= Louise Kimitete =

Louise Kimitete (24 June 1939 - 25 March 2020) was a French Polynesian choreographer, dancer and teacher of Tahitian dance.

==Biography==

Louise Kimitete was born in Hatihe'u, on the island of Nuku Hiva in the Marquesas Islands in French Polynesia in 1939. She began dancing at the age of sixteen, with the group 'Arioi, led by Mémé de Montluc, then with Heiva, led by Madeleine Moua.

After a stay of about ten years in Hawaii where she participated in film shoots, in 1981 she joined the Artistic Conservatory of French Polynesia (CAPF) created two years earlier in Papeete. She taught Ori Tahiti there for nearly forty years, becoming one of the emblematic figures.

She counts among her students people who have become big names in Ori Tahiti, including Vanina Ehu, who became head of the traditional CAPF department, Moon, her granddaughter, Hinavai Raveino, Tuarii Tracqui, Teraurii Piritua, Mateata Legayic, Moena Maiotui, and Kehaulani Chanquy.

She retired in 2012. She died on March 25, 2020, at the age of 80.

==Tributes and posterity==
In 2012 she was made a knight of the Ordre national du Mérite. The insignia was awarded by Manouche Lehartel.

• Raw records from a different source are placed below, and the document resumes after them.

File: config.mk
export PLATFORM = sky130hd
export DESIGN_NAME = rbw_relay_ctrl
export DESIGN_NICKNAME = d
export VERILOG_FILES = /design/src/include/rbw_pkg.sv /design/src/rbw_relay_ctrl.sv
export SDC_FILE = /design/constraint.sdc
export NUM_CORES = 1
export LEC_CHECK = 0
export BUFFER_PORTS_ARGS = -buffer_cell sky130_fd_sc_hd__buf_2
export CELL_PAD_IN_SITES_DETAIL_PLACEMENT = 1
export CELL_PAD_IN_SITES_GLOBAL_PLACEMENT = 2
export CORE_MARGIN = 4
export CORE_UTILIZATION = 40
export CTS_CLUSTER_SIZE = 8
export DETAILED_ROUTE_END_ITERATION = 7
export PLACE_DENSITY_LB_ADDON = 0.1
export SETUP_SLACK_MARGIN = 0.5
export SLEW_MARGIN = 10
export SYNTH_ARGS = -nofsm -noshare
export SYNTH_HDL_FRONTEND = slang
export SYNTH_SLANG_ARGS = --single-unit
File: constraint.sdc
create_clock -name clk_in -period 2.9 [get_ports clk_in]
set_input_delay 0.29 -clock clk_in [delete_from_list [all_inputs] [get_ports clk_in]]
set_output_delay 0.29 -clock clk_in [all_outputs]
set_load 0.005 [all_outputs]
File: src/include/rbw_pkg.sv
// Constants and state encodings for the relay board output controller.
// Assumes a single 100 MHz system clock shared by every user of this package.
package rbw_pkg;

	localparam int unsigned CLK_HZ         = 100_000_000;
	localparam int unsigned WDOG_TIMEOUT_S = 30;
	localparam logic [63:0] WDOG_CYCLES_64 = 64'(WDOG_TIMEOUT_S) * 64'(CLK_HZ);
	localparam logic [31:0] WDOG_CYCLES    = WDOG_CYCLES_64[31:0];

	// Bit positions of the command byte and of the read-back status byte.
	localparam int unsigned BIT_WHEEL_HEAT = 0;
	localparam int unsigned BIT_BENCH_HEAT = 1;
	localparam int unsigned BIT_SAMPLE_CAL = 2;
	localparam int unsigned BIT_ZERO_SPAN  = 3;
	localparam int unsigned BIT_SHUTOFF    = 4;
	localparam int unsigned BIT_IR_SOURCE  = 5;
	localparam int unsigned BIT_WDOG_IND   = 6;
	localparam int unsigned BIT_TRIPPED    = 7;

	localparam logic [7:0] FORCE_OFF_MASK = 8'h3f;
	localparam logic [7:0] STARTUP_OUT    = 8'h00;
	localparam logic [7:0] RESET_CMD      = 8'h00;
	localparam logic [6:0] I2C_ADDR_DEF   = 7'h20;

	// Line voltage strap codes.
	localparam logic [1:0] LV_100 = 2'h0;
	localparam logic [1:0] LV_115 = 2'h1;
	localparam logic [1:0] LV_230 = 2'h2;

	typedef enum logic [2:0] {
		ST_IDLE     = 3'b000,
		ST_ADDR     = 3'b001,
		ST_ADDR_CHK = 3'b010,
		ST_ACK      = 3'b011,
		ST_WRITE    = 3'b100,
		ST_WR_CHK   = 3'b101,
		ST_READ     = 3'b110,
		ST_RD_MACK  = 3'b111
	} rbw_state_e;

endpackage

File: src/rbw_relay_ctrl.sv
// Relay board output controller: I2C command slave, switch outputs, indicators and bus watchdog.
// Assumes SCL and SDA arrive from pins (open-drain wired outside) and one 100 MHz clock.
//
// How it works
// - Decode I2C writes into switch and relay outputs.
// - Wheel heater on/off; bench element chosen by voltage.
// - Each valve switch driven by host command, forced off on watchdog trip.
// - IR source on only when commanded on and not tripped.
// - Indicator steady 30 s forces valves, heaters, source off.
// - Wheel motor keeps running through a watchdog shutdown.
// - Heater and source indicators follow outputs; spare dark.
// - Valve indicators follow the valve outputs.
// - Predefined outputs held until first host command.
module rbw_relay_ctrl
	import rbw_pkg::*;
#(
	parameter logic [6:0]  I2C_ADDR   = I2C_ADDR_DEF,
	parameter logic [31:0] WDOG_LIMIT = WDOG_CYCLES
) (
	// Clock and reset
	input  wire logic       clk_in,
	input  wire logic       reset_in,
	// I2C pins
	input  wire logic       scl_in,
	input  wire logic       sda_in,
	output logic            sda_out,
	output logic            sda_oe_n_out,
	// Configuration straps and switches
	input  wire logic [1:0] line_volt_sel_in,
	input  wire logic       motor_stop_sw_in,
	// Switch outputs
	output logic            wheel_heat_out,
	output logic            my_heat_lo_out,
	output logic            my_heat_hi_out,
	output logic            sample_cal_valve_out,
	output logic            zero_span_valve_out,
	output logic            shutoff_valve_out,
	output logic            ir_source_out,
	output logic            wheel_motor_out,
	output logic            wdog_tripped_out,
	// Status indicators
	output logic            watchdog_indicator_out,
	output logic            wheel_heat_indicator_out,
	output logic            my_heat_indicator_out,
	output logic            spare_indicator_out,
	output logic            sample_cal_valve_indicator_out,
	output logic            zero_span_valve_indicator_out,
	output logic            shutoff_valve_indicator_out,
	output logic            ir_source_indicator_out
);

	typedef struct packed {
		logic        scl_s1, scl_s2, scl_d;
		logic        sda_s1, sda_s2, sda_d;
		logic [1:0]  lv_s1, lv_s2;
		logic        ms_s1, ms_s2;
		rbw_state_e  st;
		logic [2:0]  cnt;
		logic [7:0]  shreg;
		logic        rw;
		logic        oe_n;
		logic [7:0]  cmd;
		logic [7:0]  eff;
		logic        host_ctrl;
		logic        wd_last;
		logic [31:0] wd_cnt;
		logic        tripped;
		logic        my_lo, my_hi, motor;
	} rbw_state_s;

	rbw_state_s r_r, r_nxt;

	logic scl_rise, scl_fall, i2c_start, i2c_stop, wd_toggle, wd_expire, cmd_wr;

	assign scl_rise  = r_r.scl_s2 & ~r_r.scl_d;
	assign scl_fall  = ~r_r.scl_s2 & r_r.scl_d;
	assign i2c_start = r_r.scl_s2 & r_r.scl_d & r_r.sda_d & ~r_r.sda_s2;
	assign i2c_stop  = r_r.scl_s2 & r_r.scl_d & ~r_r.sda_d & r_r.sda_s2;
	assign wd_toggle = r_r.cmd[BIT_WDOG_IND] ^ r_r.wd_last;
	assign wd_expire = ~wd_toggle & (r_r.wd_cnt == WDOG_LIMIT - 32'h0000_0001);
	assign cmd_wr    = (r_r.st == ST_WR_CHK) & scl_fall;

	////////////////////////////////////////////////////////////////////////////////
	always_comb begin
		r_nxt        = r_r;
		r_nxt.scl_s1 = scl_in;
		r_nxt.scl_s2 = r_r.scl_s1;
		r_nxt.scl_d  = r_r.scl_s2;
		r_nxt.sda_s1 = sda_in;
		r_nxt.sda_s2 = r_r.sda_s1;
		r_nxt.sda_d  = r_r.sda_s2;
		r_nxt.lv_s1  = line_volt_sel_in;
		r_nxt.lv_s2  = r_r.lv_s1;
		r_nxt.ms_s1  = motor_stop_sw_in;
		r_nxt.ms_s2  = r_r.ms_s1;
		r_nxt.wd_last = r_r.cmd[BIT_WDOG_IND];

		// Byte engine: sample on SCL rise, change SDA on SCL fall.
		unique case (r_r.st)
			ST_IDLE: begin
			end
			ST_ADDR, ST_WRITE: begin
				if (scl_rise) begin
					r_nxt.shreg = {r_r.shreg[6:0], r_r.sda_s2};
					r_nxt.cnt   = r_r.cnt + 3'h1;
					if (r_r.cnt == 3'h7) begin
						r_nxt.st = (r_r.st == ST_ADDR) ? ST_ADDR_CHK : ST_WR_CHK;
					end
				end
			end
			ST_ADDR_CHK: begin
				if (scl_fall) begin
					if (r_r.shreg[7:1] == I2C_ADDR) begin
						r_nxt.oe_n = 1'b0;
						r_nxt.rw   = r_r.shreg[0];
						r_nxt.st   = ST_ACK;
					end else begin
						r_nxt.st = ST_IDLE;
					end
				end
			end
			ST_WR_CHK: begin
				if (scl_fall) begin
					r_nxt.cmd       = r_r.shreg;
					r_nxt.host_ctrl = 1'b1;
					r_nxt.oe_n      = 1'b0;
					r_nxt.st        = ST_ACK;
				end
			end
			ST_ACK: begin
				if (scl_fall) begin
					r_nxt.cnt = 3'h0;
					if (r_r.rw) begin
						r_nxt.shreg = {r_r.tripped, r_r.eff[6:0]};
						r_nxt.oe_n  = r_r.tripped;
						r_nxt.st    = ST_READ;
					end else begin
						r_nxt.oe_n = 1'b1;
						r_nxt.st   = ST_WRITE;
					end
				end
			end
			ST_READ: begin
				if (scl_rise) begin
					r_nxt.cnt = r_r.cnt + 3'h1;
					if (r_r.cnt == 3'h7) begin
						r_nxt.st = ST_RD_MACK;
					end
				end else if (scl_fall) begin
					r_nxt.shreg = {r_r.shreg[6:0], 1'b1};
					r_nxt.oe_n  = r_r.shreg[6];
				end
			end
			ST_RD_MACK: begin
				if (scl_fall) begin
					r_nxt.oe_n = 1'b1;
				end else if (scl_rise) begin
					r_nxt.st = r_r.sda_s2 ? ST_IDLE : ST_ACK;
				end
			end
		endcase
		if (i2c_start) begin
			r_nxt.st   = ST_ADDR;
			r_nxt.cnt  = 3'h0;
			r_nxt.oe_n = 1'b1;
		end else if (i2c_stop) begin
			r_nxt.st   = ST_IDLE;
			r_nxt.oe_n = 1'b1;
		end

		// A fresh command clears the trip flag, but a trip in the same cycle wins.
		if (cmd_wr) begin
			r_nxt.tripped = 1'b0;
		end
		if (wd_toggle) begin
			r_nxt.wd_cnt = 32'h0000_0000;
		end else if (wd_expire) begin
			r_nxt.wd_cnt  = 32'h0000_0000;
			r_nxt.tripped = 1'b1;
			r_nxt.cmd     = r_nxt.cmd & ~FORCE_OFF_MASK;
		end else begin
			r_nxt.wd_cnt = r_r.wd_cnt + 32'h0000_0001;
		end

		r_nxt.eff = r_nxt.host_ctrl ? r_nxt.cmd : STARTUP_OUT;
		if (wd_expire) begin
			r_nxt.eff = r_nxt.eff & ~FORCE_OFF_MASK;
		end
		// The element switch never enables both elements at once.
		r_nxt.my_hi = r_nxt.eff[BIT_BENCH_HEAT] & (r_r.lv_s2 == LV_230);
		r_nxt.my_lo = r_nxt.eff[BIT_BENCH_HEAT] & (r_r.lv_s2 != LV_230);
		r_nxt.motor    = ~r_r.ms_s2;
	end

	always_ff @(posedge clk_in) begin
		if (reset_in) begin
			r_r           <= '0;
			r_r.scl_s1    <= 1'b1;
			r_r.scl_s2    <= 1'b1;
			r_r.scl_d     <= 1'b1;
			r_r.sda_s1    <= 1'b1;
			r_r.sda_s2    <= 1'b1;
			r_r.sda_d     <= 1'b1;
			r_r.st        <= ST_IDLE;
			r_r.oe_n      <= 1'b1;
			r_r.cmd       <= RESET_CMD;
			r_r.eff       <= STARTUP_OUT;
			r_r.motor     <= 1'b1;
		end else begin
			r_r <= r_nxt;
		end
	end

	////////////////////////////////////////////////////////////////////////////////
	assign sda_out                        = 1'b0;
	assign sda_oe_n_out                   = r_r.oe_n;
	assign wheel_heat_out                 = r_r.eff[BIT_WHEEL_HEAT];
	assign my_heat_lo_out              = r_r.my_lo;
	assign my_heat_hi_out              = r_r.my_hi;
	assign sample_cal_valve_out           = r_r.eff[BIT_SAMPLE_CAL];
	assign zero_span_valve_out            = r_r.eff[BIT_ZERO_SPAN];
	assign shutoff_valve_out              = r_r.eff[BIT_SHUTOFF];
	assign ir_source_out                  = r_r.eff[BIT_IR_SOURCE];
	assign wheel_motor_out                = r_r.motor;
	assign wdog_tripped_out               = r_r.tripped;
	assign watchdog_indicator_out         = r_r.eff[BIT_WDOG_IND];
	assign wheel_heat_indicator_out       = r_r.eff[BIT_WHEEL_HEAT];
	assign my_heat_indicator_out       = r_r.eff[BIT_BENCH_HEAT];
	assign spare_indicator_out            = r_r.rw & 1'b0;
	assign sample_cal_valve_indicator_out = r_r.eff[BIT_SAMPLE_CAL];
	assign zero_span_valve_indicator_out  = r_r.eff[BIT_ZERO_SPAN];
	assign shutoff_valve_indicator_out    = r_r.eff[BIT_SHUTOFF];
	assign ir_source_indicator_out        = r_r.eff[BIT_IR_SOURCE];
endmodule

==> summary.txt <==
Timing
  – Pins Over Slew Limit: 0
  – Final Skew: 11.9 ps
  – Final Cycle Share: 77.5%
  – Peak Freq: 445 MHz
  – Setup Viol. Count Final: 0
  – Slew @ Worst Pin: 684 ps
  – Final Hold Viols: 0
  – Setup TNS: 0 ps
  – RSZ-0062 raised after global routing: false
  – Clock period minus worst slack: 2250 ps
  – Headroom to the max-slew limit: 54.1%

Clock network
  – Max clock buf depth: 2
  – Cts hold-fix bufs: 0
  – TritonCTS clock tree: done
  – H-tree level count: 3
  – CTS Sinks: 80
  – Clk Latency, worst-skew pair: 340 ps
  – Post_cts resized: 0
  – Post CTS Setup Buffer Count: 0
  – Clock slew at reported path FFs: 90 ps
  – Number of CTS-inserted buffers: 9
  – CTS Root Cell: clkbuf_8

Power
  – PwrDens: 556 nW/um^2
  – Peak VDD IR: 263 uV
  – Leakage power: 1.55 nW

Die
  – I/O Pins: 26
  – Initial Util: 41.7%
  – Die Ht: 101 microns
  – Die area: 10200 sq um
  – CORE AREA: 8300 sq um
  – Row Count: 33
  – Die Wd: 101 microns

Cells and area
  – Fillers: 983
  – Commonest non-fill, non-tap cell in the layout: dfxtp_1
  – Final #Nets: 411
  – Most frequent cells in the layout: dfxtp_1, nor2_1, nand2_1
  – ANT cells: 0
  – Layout overhead on the synthesized area: 11.5%
  – Share of cells above drive strength 1: 16.0%
  – Post-route core utilization: 46.5%

Drt
  – Top layer in use: met4
  – Initial drt markers: 27
  – DR WL met3: 160 microns
  – Vias/cell: 5.08
  – DR vias: 2598
  – DR WL met2: 3460 microns
  – Post-Route WL: 7330 microns
  – Final ANT Viol Nets: 0
  – Post-Route M1 WL: 3670 microns
  – DRC viols: 0
  – Wire length per cell: 14.3 microns
  – First drt pass iteration count: 4

Worst setup path
  – Crit path largest cell delay: 540 ps
  – Kind of critical path: register to register
  – Critical Path Slowest Stage Cell: or4b_1
  – Crit path launch type: register
  – CP arrival: 2460 ps
  – Critical path capture point type: register
  – Required @ worst endpoint: 3120 ps
  – Worst path top cell family by delay: simple AND/OR/NAND/NOR gates
  – Worst path bufs/invs: 1
  – Worst-path maximum fanout: 32
  – Crit-path cells: or4b_1 -> nor4_2 -> a31o_4 -> or2_1 -> buf_4 -> nor2_1

Synthesis
  – Post-synth ARST share: 0%
  – Mean Syn Cell Area: 9.01 sq um
  – #FFs+latches synth: 80
  – Ys Warns: 0
  – Yosys cell types: 51
  – Number of synthesized flops with an enable pin: 0
  – Sequential area share after synthesis: 46.3%
  – Post-synthesis cell area: 3460 sq um
  – Cells after Synth: 384
  – Ys flop type: dfxtp_1

Global routing
  – Initial antenna violation count: 0
  – Grt ovf: 0
  – First-pass GRT wire length: 12700 microns
  – GRT Util Overall: 15.6%
  – Vias in the first global route: 2662
  – Pin count of the biggest net entering global routing: 33

Status
  – Status: finished clean

Placed design
  – Routability cong.: 0.750
  – Buffers on Ports: 23
  – HPWL Detailed: 5190 microns

Flow run
  – Max Cap Violations: 0

Worst hold path
  – Hold Path Class: primary input to register
## routing by layer
metal	up-vias	global-route usage, %
met1	1235	20.1
met3	2	4.15
met5	-	0
met4	0	4.60
met2	19	25.5
li1	1342	-
## metrics by stage
stage | power, W | hold slack [ps] | instances | area [sq um] | setup WS [ps]
detailed placement | 0.00121 | 369 | 495 | 3610 | 614
global route | 0.00224 | 99.6 | 511 | 3860 | 506
floorplan | 0.00120 | 356 | 385 | 3460 | 1060
CTS | 0.00218 | 102 | 511 | 3840 | 591
finish | 0.00214 | 121 | 511 | 3860 | 653
global placement | 0.00121 | 361 | 495 | 3610 | 654
## power by group
part	switching, W	internal [W]
logic	0.0000343	0.0000239
registers	0.0000137	0.00111
clock network	0.000421	0.000540
## final timing paths
| check | endpoint | slack, ps | depth (start not counted) | startpoint |
|---|---|---|---|---|
| worst max-delay path | r_r[6] | 650 | 6 | r_r[21] |
| worst min-delay path | r_nxt[80] | 120 | 2 | scl_in |
| worst max register to register | r_r[6] | 650 | 6 | r_r[21] |
| worst min register to register | wheel_motor_out | 380 | 1 | r_r[70] |
## registers in the layout, summed over array words and instances, names as in the netlist
signal	count
shutoff_valve_indicator_out	1
my_heat_hi_out	1
sda_oe_n_out	1
watchdog_indicator_out	1
wdog_tripped_out	1
wheel_heat_indicator_out	1
ir_source_indicator_out	1
wheel_motor_out	1
r_nxt	8
sample_cal_valve_indicator_out	1
my_heat_lo_out	1
my_heat_indicator_out	1
r_r	60
zero_span_valve_indicator_out	1
## Yosys cell counts, drive strengths merged (2+ instances only)
master | instances | area [sq um]
o21bai | 2 | 15.0
a21oi | 21 | 105
nand3b | 3 | 22.5
nand4 | 13 | 81.3
a21o | 3 | 22.5
nand2 | 36 | 135
a22oi | 2 | 15.0
and3 | 4 | 25.0
mux2 | 7 | 78.8
xnor2 | 4 | 35.0
nand2b | 2 | 12.5
and4 | 2 | 17.5
nor4 | 3 | 25.0
dfxtp | 80 | 1600
inv | 5 | 18.8
and3b | 2 | 17.5
o311ai | 2 | 17.5
o31ai | 2 | 15.0
nor3 | 6 | 35.0
mux2i | 11 | 110
nor2b | 12 | 75.1
ha | 3 | 37.5
or4 | 3 | 22.5
nand3 | 21 | 105
nor3b | 4 | 30.0
and2 | 3 | 18.8
buf | 13 | 104
or2 | 10 | 62.6
o21ai | 3 | 15.0
xor2 | 28 | 245
nor2 | 51 | 191
clkbuf | 10 | 38.8
## final cells by class
cell class,count,area [sq um],area share (%)
multi-input combinational,277,1720,44.5
sequential,80,1600,41.5
clock buffer,11,151,3.92
clock inverter,5,86.3,2.24
tap,105,131,3.41
timing repair buffer,28,153,3.96
inverter,5,18.8,0.487
## worst reg2reg max path: cells and delay by family, from the launching register on
family | cells | cell delay (ps)
AOI/OAI and AO/OA | 1 | 290
buffers and inverters | 1 | 310
DFF | 1 | 350
and+or+nand+nor | 4 | 1170
## logic make-up after synthesis
| kind of cell | count (synthesis) | synth area share, % |
|---|---|---|
| flops | 80 | 46.3 |
| xor+xnor | 32 | 8.10 |
| other cells | 1 | 0.108 |
| simple gates | 178 | 26.2 |
| mux | 18 | 5.46 |
| buf+inv | 28 | 4.66 |
| fa+ha+maj | 4 | 1.37 |
| compound gates | 43 | 7.81 |
No activity file was read; power rests on OpenSTA's default activity.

On her death, the Minister of Culture Heremoana Maamaatuaiahutapu and the director of the artistic conservatory Fabien Dinard paid tribute to her. For the Minister, Kimitete “summarizes, through her incredible journey, the renaissance movement of traditional Tahitian dance”.

In July 2022 La Poste issued a stamp with her image.